The companies have also told vendors such as Procter & Gamble and Bluetooth headset maker Plantronics, to stop excessive and cumbersome packing materials, according to a Bloomberg report.

The US’s largest online store and the world’s biggest retailer said that these products contain hard plastic clamshell casings that enclose electronics and wire ties used to secure toys to cardboard backings.

Nadia Shouraboura, Amazon global fulfillment vice president, said the firm has received e-mails from customers who have purchased scissors in a clamshell, which would require another pair of scissors to open the package.
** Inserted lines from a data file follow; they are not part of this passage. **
==> inputs of harbor <==
Design desiredDrive_reg, start of the top module:
module desiredDrive_reg(
    input clk, rst_n,
    input [11:0] avg_torque,
    input [4:0] cadence,
    input not_pedaling,
    input [12:0] incline,
    input [2:0] scale,
    output logic [11:0] target_curr
);
export LEC_CHECK = 0
export ABC_AREA = 1
export CAP_MARGIN = 20
export CORE_MARGIN = 2
export CORE_UTILIZATION = 72
export CTS_CLUSTER_DIAMETER = 400
export CTS_CLUSTER_SIZE = 10
export SETUP_SLACK_MARGIN = 1.09
export SLEW_MARGIN = 20
create_clock -name core_clock -period 5.99 [get_ports {clk}]
run.sh (not shown) runs the stock make flow with config.mk's settings and CLKGATE_MAP_FILE=.
==> inputs of quartz, as changes to harbor <==
Settings changed: ABC_AREA 1 to unset, CAP_MARGIN 20 to 0, CTS_CLUSTER_DIAMETER 400 to unset, CTS_CLUSTER_SIZE 10 to unset, PLACE_DENSITY set to 0.38, SETUP_SLACK_MARGIN 1.09 to unset.
==> flow/constraint.sdc (replaced) <==
create_clock -name core_clock -period 11.2 [get_ports {clk}]
set_input_delay 2.2400 -clock core_clock [delete_from_list [all_inputs] [get_ports {clk}]]
set_output_delay 2.2400 -clock core_clock [all_outputs]
set_load 0.01 [all_outputs]
==> inputs of sierra, as changes to harbor <==
Settings changed: ABC_AREA 1 to unset, CORE_UTILIZATION 72 to 30, CTS_CLUSTER_DIAMETER 400 to unset, CTS_CLUSTER_SIZE 10 to unset, SETUP_SLACK_MARGIN 1.09 to unset.
==> flow/constraint.sdc (replaced) <==
create_clock -name core_clock -period 12.3 [get_ports {clk}]
set_input_delay 2.4600 -clock core_clock [delete_from_list [all_inputs] [get_ports {clk}]]
set_output_delay 2.4600 -clock core_clock [all_outputs]
set_load 0.01 [all_outputs]
==> inputs of raven, as changes to harbor <==
Settings changed: ABC_AREA 1 to unset, CORE_ASPECT_RATIO set to 1.19, CORE_UTILIZATION 72 to 54, CTS_CLUSTER_DIAMETER 400 to unset, CTS_CLUSTER_SIZE 10 to unset, HOLD_SLACK_MARGIN set to 0.06, SETUP_SLACK_MARGIN 1.09 to unset.
==> flow/constraint.sdc (replaced) <==
create_clock -name core_clock -period 13.0 [get_ports {clk}]
set_input_delay 2.6000 -clock core_clock [delete_from_list [all_inputs] [get_ports {clk}]]
set_output_delay 2.6000 -clock core_clock [all_outputs]
set_load 0.01 [all_outputs]
==> comparison <==
- harbor stopped in clock tree synthesis (4_1_cts) with DPL-0038. sierra passed the timing, design-rule and antenna checks. raven produced a clean layout. quartz finished but fails on setup timing.
- Die area: sierra is larger than raven (77%).
- Core utilization, highest first: quartz, raven, sierra.
- Final cell count: raven < quartz < sierra.
- Maximum frequency: raven is smaller than quartz (about 3%).
- In harbor the area after synthesis is larger than in sierra, by 1.2%.
- In quartz the global-route usage is higher than in raven, by 13 points.
- Register-to-register slack, highest first: raven, sierra, quartz.
- In clock skew, sierra and raven hardly differ.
In 2008, Amazon initiated its ‘frustration-free packaging’ with 19 items and has taken it up to 80,000 products this year, with more than 12 million items expected to be shipped under the programme, which the company hopes to triple next year.

Wal-Mart said it is focusing on sustainable packaging solutions and plans to reduce packaging by 5% before 2013, compared with 2008 levels, which is expected to save an estimated $3.4bn annually.

Recently, technology giant Hewlett-Packard replaced its conventional styrofoam and cardboard packaging to redesign its note book in a protective messenger bag made of recycled materials.

The design, which reduced packaging by 97%, removed the equivalent of one out of every four trucks it previously needed to ship its computers, the company said.

According to the Environmental Protection Agency (EPA) in the US, a third of all consumer rubbish sent to landfills is estimated to be translating to more than 800lbs of packaging waste every year for each US consumer.

The agency observed that the problem becomes serious especially during the holiday season, when household waste in the US increases by 25%.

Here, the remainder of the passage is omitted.